─── Provided data ───
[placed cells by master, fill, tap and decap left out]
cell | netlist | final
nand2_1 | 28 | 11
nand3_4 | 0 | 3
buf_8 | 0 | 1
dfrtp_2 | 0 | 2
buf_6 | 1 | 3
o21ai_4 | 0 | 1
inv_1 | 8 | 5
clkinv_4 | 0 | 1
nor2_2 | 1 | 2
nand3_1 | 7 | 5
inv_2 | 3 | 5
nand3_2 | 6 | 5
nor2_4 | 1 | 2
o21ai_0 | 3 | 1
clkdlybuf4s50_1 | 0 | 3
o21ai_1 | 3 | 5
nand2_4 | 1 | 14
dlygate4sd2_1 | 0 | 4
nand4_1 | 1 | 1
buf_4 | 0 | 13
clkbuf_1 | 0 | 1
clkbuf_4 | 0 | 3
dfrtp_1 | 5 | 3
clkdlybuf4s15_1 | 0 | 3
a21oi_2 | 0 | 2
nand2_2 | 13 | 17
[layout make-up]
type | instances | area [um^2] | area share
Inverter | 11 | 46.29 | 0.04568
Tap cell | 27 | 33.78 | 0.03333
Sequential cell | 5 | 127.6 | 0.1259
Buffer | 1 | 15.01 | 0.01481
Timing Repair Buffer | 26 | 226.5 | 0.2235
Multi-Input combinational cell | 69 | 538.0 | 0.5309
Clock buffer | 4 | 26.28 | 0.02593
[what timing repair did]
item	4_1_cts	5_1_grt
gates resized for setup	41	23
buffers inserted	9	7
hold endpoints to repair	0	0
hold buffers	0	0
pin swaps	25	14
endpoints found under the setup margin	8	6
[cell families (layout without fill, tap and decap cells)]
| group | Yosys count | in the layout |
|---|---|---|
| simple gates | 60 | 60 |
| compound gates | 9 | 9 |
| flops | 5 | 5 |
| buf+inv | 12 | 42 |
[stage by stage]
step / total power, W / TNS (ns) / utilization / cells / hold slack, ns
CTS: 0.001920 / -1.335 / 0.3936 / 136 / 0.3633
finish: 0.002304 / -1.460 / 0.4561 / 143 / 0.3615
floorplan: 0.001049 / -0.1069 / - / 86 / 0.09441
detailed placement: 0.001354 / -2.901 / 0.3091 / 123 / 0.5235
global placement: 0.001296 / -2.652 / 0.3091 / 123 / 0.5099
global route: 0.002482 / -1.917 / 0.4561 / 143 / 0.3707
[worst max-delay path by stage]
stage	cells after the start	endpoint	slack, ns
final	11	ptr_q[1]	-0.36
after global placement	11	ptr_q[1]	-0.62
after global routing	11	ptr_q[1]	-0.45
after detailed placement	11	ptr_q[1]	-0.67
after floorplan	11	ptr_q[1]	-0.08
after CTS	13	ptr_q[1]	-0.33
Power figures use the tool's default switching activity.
==> src/rtl/fib_ovf_gen_if.sv <==
// fib_ovf_gen_if: start/index request and result bundle for the Fibonacci engine
//   i_start  start request, honoured only while o_ready=1
//   i_n      Fibonacci index, sampled on the accepting edge
//   o_ready  engine idle, can accept i_start
//   o_done   one-cycle pulse, o_fib/o_ovf updated this cycle
//   o_ovf    result exceeded MAX_VAL, o_fib saturated
//   o_fib    fib(n) or MAX_VAL on overflow
interface fib_ovf_gen_if #(
    parameter int N_W = 8,
    parameter int W   = 20
);
    logic           i_start;
    logic [N_W-1:0] i_n;
    logic           o_ready;
    logic           o_done;
    logic           o_ovf;
    logic [W-1:0]   o_fib;

    modport master (output i_start, i_n, input o_ready, o_done, o_ovf, o_fib);
    modport slave  (input i_start, i_n, output o_ready, o_done, o_ovf, o_fib);
endinterface

==> src/rtl/fib_ovf_gen.sv <==
// fib_ovf_gen: iterative fib(n) engine saturating to MAX_VAL with overflow flag
//   i_clk  clock, rising edge
//   i_rst  synchronous active-high reset
//   bus    fib_ovf_gen_if slave: i_start/i_n in, o_ready/o_done/o_ovf/o_fib out
module fib_ovf_gen #(
    parameter int N_W     = 8,
    parameter int W       = 20,
    parameter int MAX_VAL = 9999
) (
    input logic           i_clk,
    input logic           i_rst,
    fib_ovf_gen_if.slave  bus
);
    typedef enum logic [1:0] {IDLE, OP, DONE} state_t;

    localparam logic [W-1:0] MAX_W = W'(MAX_VAL);

    state_t         state;
    logic [W-1:0]   t0, t1, fib;
    logic [N_W-1:0] cnt;
    logic           ovf;

    assign bus.o_ready = state == IDLE;
    assign bus.o_done  = state == DONE;
    assign bus.o_fib   = fib;
    assign bus.o_ovf   = ovf;

    always_ff @(posedge i_clk) begin
        if (i_rst) begin
            state <= IDLE;
            t0    <= '0;
            t1    <= '0;
            cnt   <= '0;
            fib   <= '0;
            ovf   <= 1'b0;
        end else begin
            case (state)
                IDLE: if (bus.i_start) begin
                    t0    <= '0;
                    t1    <= W'(1);
                    cnt   <= bus.i_n;
                    state <= OP;
                end
                // overflow wins over cnt==0 so large n exits early at a fixed latency
                OP: if (t0 > MAX_W) begin
                    fib   <= MAX_W;
                    ovf   <= 1'b1;
                    state <= DONE;
                end else if (cnt == '0) begin
                    fib   <= t0;
                    ovf   <= 1'b0;
                    state <= DONE;
                end else begin
                    t0  <= t1;
                    t1  <= t0 + t1;
                    cnt <= cnt - N_W'(1);
                end
                DONE: state <= IDLE;
                default: state <= IDLE;
            endcase
        end
    end
endmodule

==> src/flat_wrapper.sv <==
// flat-port wrapper written by rule: the top's interface ports become plain ports
module fib_ovf_gen_flat 
#(
    parameter int N_W     = 8,
    parameter int W       = 20,
    parameter int MAX_VAL = 9999
)
  (i_clk, i_rst, bus_i_start, bus_i_n, bus_o_ready, bus_o_done, bus_o_ovf, bus_o_fib);
  fib_ovf_gen_if #(.N_W(N_W), .W(W)) bus_i ();
  input logic i_clk;
  input logic i_rst;
  input wire logic [$bits(bus_i.i_start)-1:0] bus_i_start;
  input wire logic [$bits(bus_i.i_n)-1:0] bus_i_n;
  output wire logic [$bits(bus_i.o_ready)-1:0] bus_o_ready;
  output wire logic [$bits(bus_i.o_done)-1:0] bus_o_done;
  output wire logic [$bits(bus_i.o_ovf)-1:0] bus_o_ovf;
  output wire logic [$bits(bus_i.o_fib)-1:0] bus_o_fib;
  assign bus_i.i_start = bus_i_start;
  assign bus_i.i_n = bus_i_n;
  assign bus_o_ready = bus_i.o_ready;
  assign bus_o_done = bus_i.o_done;
  assign bus_o_ovf = bus_i.o_ovf;
  assign bus_o_fib = bus_i.o_fib;
  fib_ovf_gen #(.N_W(N_W), .W(W), .MAX_VAL(MAX_VAL)) u_core (.i_clk(i_clk), .i_rst(i_rst), .bus(bus_i));
endmodule
==> config.mk <==
export PLATFORM = sky130hd
export DESIGN_NAME = fib_ovf_gen_flat
export DESIGN_NICKNAME = d
export VERILOG_FILES = /design/src/rtl/fib_ovf_gen_if.sv /design/src/rtl/fib_ovf_gen.sv /design/src/flat_wrapper.sv
export SDC_FILE = /design/constraint.sdc
export NUM_CORES = 1
export LEC_CHECK = 0
export ABC_CLOCK_PERIOD_IN_PS = 2900
export CAP_MARGIN = 30
export CORE_ASPECT_RATIO = 0.5
export CORE_MARGIN = 2
export CORE_UTILIZATION = 45
export CTS_CLUSTER_DIAMETER = 100
export DETAILED_ROUTE_END_ITERATION = 6
export GPL_TIMING_DRIVEN = 0
export MAX_ROUTING_LAYER = met4
export PLACE_DENSITY = 0.71
export SLEW_MARGIN = 15
export SYNTH_ARGS = -nofsm -noshare
export SYNTH_HDL_FRONTEND = slang
export SYNTH_SLANG_ARGS = --single-unit
==> constraint.sdc <==
create_clock -name i_clk -period 2.9 [get_ports i_clk]
set_input_delay 0.29 -clock i_clk [delete_from_list [all_inputs] [get_ports i_clk]]
set_output_delay 0.29 -clock i_clk [all_outputs]
set_load 0.05 [all_outputs]
### Yosys cells after proc, flatten, opt, wreduce, memory -nomap -nowiden

Cells that the tools add are included.

* bitwise operators: 0
* multipliers: 0
* add/sub/neg operators: 2
* multiplexer cells: 20
* div/mod/pow operators: 0
* shift operators: 0
* order comparisons: 1
* reductions and logical operators: 7
* equal/unequal tests: 6

Operators with widths (count)
* 20-bit two-way mux: 8
* 20-bit one-hot mux with 2 select lines: 2
* 8-bit two-way mux: 3
* 20-bit adder: 1
* 20-bit by 14-bit greater-than comparator with 1-bit output (second input constant): 1
* 8-bit one-hot mux with 2 select lines: 1
* 8-bit logical NOT: 1
* 8-bit by 1-bit subtractor with 8-bit output (second input constant): 1
* 2-bit two-way mux: 3
* 2-bit inequality test (second input constant): 3
* 2-bit one-hot mux with 2 select lines: 1
* 2-bit AND reduction: 2
* 4-bit AND reduction: 1
* 2-bit nonzero test: 2
* 3-bit by 1-bit inequality test with 1-bit output (second input constant): 1
* 2-bit by 1-bit == test with 1-bit output (second input constant): 1
* 2-bit == test (second input constant): 1
* 2-bit logical NOT: 1
* 1-bit two-way mux: 2

* word-level logic and storage cells: 42
* output and inout bits: 23
* latch bits: 0
* RAM bits: 0
* flip-flop bits (word level): 71
* bits of input ports: 11
* bits in read-only memories: 0
* memories: 0

### Depth between registers and ports, before layout

Gate-level depths: netlist of the first run.

* word-level depth: 4
* gate-level depth with buffers: 9
* depth with buffers taken out: 9

### Worst setup path before layout of the first run

No wires, ideal clock.

* path kind: register to register
* start point: register u_core.t0[15]
* end point: register u_core.t0[6]
* clock period less this slack: 2364 ps
* path slack: 536 ps
* stages on the path, launching flop included: 10
* setup time: 128 ps
* buffers on the path: 2
* data arrival time: 2236 ps
* cell sequence: dfxtp_1 > or4_1 > a2111oi_4 > o31ai_1 > nor3_4 > nor2_1 > buf_2 > buf_2 > a22oi_1 > nor2_1

* longest elaborated chain between the ends: 3

Ends and longest elaborated chain
* from (decl): RTL line fib_ovf_gen.sv:19 `logic [W-1:0] t0, t1, fib;`
* from (signal assigned): RTL line fib_ovf_gen.sv:54 `t0 <= t1;`
* 20-bit by 14-bit greater-than comparator with 1-bit output: RTL line fib_ovf_gen.sv:45 `OP: if (t0 > MAX_W) begin`
* 2-bit inequality test (no source line)
* 4-bit AND reduction (no source line)

Every way passes these cells.
A chain may end at the register's enable or synchronous reset.

### Final worst setup path of the first run

* start point: register u_core.t0[15]
* end point: register u_core.t0[11]

The elaborated chain is that of the path after synthesis.

==> impl_metrics.ini, run 1 <==
[sta]
finClkSkew_ns = 0.004325
finalSetupViolations = 0
worst_pin_slew_ns = 0.8108
drv_slew = 0
slew_headroom = 0.4565
hold_viol_final = 0
tns_ns = 0
rsz0062_at_grt = no
max_clock_freq_ghz = 0.3650
fin_worst_hold_slack_ns = 0.4581
min_period_ns = 2.740
post-route-period-util = 0.9448

[global_route]
met3_usage = 0.06311
top_usage_layer = met2
grt_start_max_net_pins = 12
first_global_vias = 2895
track_usage = 0.2300
grt_util_met1 = 0.3092
grt_pass1_wl_um = 14480
antenna_found_initial = 0
grt-ovfl-total = 0
grt_util_met2 = 0.3338

[clock_network]
htree_levels = 3
clock_latency_ns = 0.33
clock_sinks = 71
tritoncts = done
root_buffer = clkbuf_16
path_clk_slew_ns = 0.06
cts_buffers = 9
cts.path.max_buffers = 2

[synth]
yosysWarnings = 0
syn_inst = 412
yosys.area.top_type = dfxtp_1
synth-edff-count = 0
netlist_area_um2 = 3473
yosysSeqAreaShare = 0.4092
syn_nets = 445
yosys-top-cells-area = dfxtp_1 (41%), ha_1 (7.6%), a22oi_1 (7.3%), nor2_1 (6.8%), a21oi_1 (4.0%)
synth_cell_types = 45
synth_flop_cell = dfxtp_1
syn-mean-instance-area_um2 = 8.430
post-synth-top-count-cell = dfxtp_1
yosys_register_bits = 71
synth_common_cells = dfxtp_1 (71), nor2_1 (63), a22oi_1 (34), nand2_1 (34), a21oi_1 (28)
synth_top_area_frac = 0.4092
synth-async-reset-ratio = 0

[drt]
num_vias = 3184
antenna_left = 0
drtIter0Drc = 266
routed_via_density = 5.727
drcViolationCount = 0
wl_per_cell_um = 16.04
first_pass_iters = 5
drt_wl_total_um = 8916

[layout]
finalNetCount = 490
area.growth.synth_to_final_pct = 22.01
multi_input_area_um2 = 1972
antenna_cells = 0
final_layout_size_suffix_gt1_frac = 0.05870
regArea_um2 = 1421
fillCellCount = 683

[setup_path]
required_ns = 3.10
path_class = reg2reg
cp_max_fo = 10
worst_setup_path_end_kind = register
arrival_ns = 2.94
critPathLaunchType = register

[floorplan]
dieArea_um2 = 8480
start_util = 0.4691
pin_count = 34
core-area_um2 = 7405
placementRows = 22
fp.dieH_um = 66.13
die_w_um = 128.2

[placed_design]
gp_congestion = 0.9471
hpwl_um = 6364
portBuffers = 32

[power]
power_frac_clock = 0.398
p_leak_nw = 1.675
switching_share = 0.3033
switching_power_w = 0.0008128
pwr_density_cell_nw_per_um2 = 632.3
seqPwrFrac = 0.394
p_int_w = 0.001867
peakVddDrop_mv = 0.3019
combPwrFrac = 0.208

[job]
drv_cap = 0

[hold_path]
hold_path.class = reg2reg

[status]
status = completed
## state kept, by name, indices dropped and copies added (netlist names)
name              count
u_core.bus.o_ovf      1
u_core.cnt            8
u_core.t0            20
u_core.state          2
u_core.t1            20
u_core.bus.o_fib     20
## repair_timing
action	4_1_cts	5_1_grt
setup buffers	0	1
hold buffers	0	0
setup endpoints to repair	0	32
gates resized for setup	0	7
## final timing paths
kind	from	end	slack, ns	depth (start not counted)
setup reg to reg	u_core.t0[15]$_SDFFE_PP0P_	u_core.t0[11]$_SDFFE_PP0P_	0.16	11
hold / removal	u_core.bus.o_fib[18]$_SDFFE_PP0P_	u_core.bus.o_fib[18]$_SDFFE_PP0P_	0.46	1
hold reg to reg	u_core.bus.o_fib[18]$_SDFFE_PP0P_	u_core.bus.o_fib[18]$_SDFFE_PP0P_	0.46	1
setup / recovery	u_core.t0[15]$_SDFFE_PP0P_	u_core.t0[11]$_SDFFE_PP0P_	0.16	11
## cell usage in the layout (no fill, tap or decap), types with 9 or more instances in the layout
cell | netlist | layout
nor3_1 | 10 | 10
o21ai_0 | 12 | 12
dfxtp_1 | 71 | 71
clkbuf_1 | 16 | 16
a22oi_1 | 34 | 34
a31oi_1 | 9 | 9
clkbuf_16 | 0 | 9
o21ai_1 | 15 | 15
nand2_1 | 34 | 34
xnor2_1 | 9 | 9
clkdlybuf4s50_1 | 0 | 32
a21oi_1 | 28 | 28
nor2_1 | 63 | 62
ha_1 | 21 | 21
## logic make-up (layout without fill, tap and decap cells)
family          count (synthesis)  after routing  share of synthesized area
buf+inv                        26             74                    0.02882
compound gates                129            129                     0.2417
fa+ha+maj                      22             22                    0.08141
simple gates                  146            146                     0.1931
flops                          71             71                     0.4092
mux                             1              1                   0.002882
xor+xnor                       17             17                    0.04287
## metal layers
metal	routed length, um	vias up
li1	-	1585
met1	4411	1481
met2	3776	96
met3	567	22
met4	161	0
met5	0	-
## final cells by class
cell class	instances	area share
sequential	71	0.3354
clock buffer	10	0.05639
tap	96	0.02834
timing repair buffer	34	0.07854
buffer	18	0.01771
clock inverter	4	0.01122
multi-input combinational	315	0.4653
inverter	8	0.007086
## power groups by stage
stage	combinational [W]	clock [W]	sequential, W
floorplan	0.000322	0	0.00113
global placement	0.000542	0	0.00107
detailed placement	0.000543	0	0.00108
CTS	0.000547	0.00107	0.00106
global route	0.000611	0.00111	0.00107
finish	0.000557	0.00107	0.00106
───
Please copy, word for word, every line from the first line of the records through the line containing "o21ai_0 | 3 | 1", with both of those lines included and nothing else.

Answer for this exercise -
[placed cells by master, fill, tap and decap left out]
cell | netlist | final
nand2_1 | 28 | 11
nand3_4 | 0 | 3
buf_8 | 0 | 1
dfrtp_2 | 0 | 2
buf_6 | 1 | 3
o21ai_4 | 0 | 1
inv_1 | 8 | 5
clkinv_4 | 0 | 1
nor2_2 | 1 | 2
nand3_1 | 7 | 5
inv_2 | 3 | 5
nand3_2 | 6 | 5
nor2_4 | 1 | 2
o21ai_0 | 3 | 1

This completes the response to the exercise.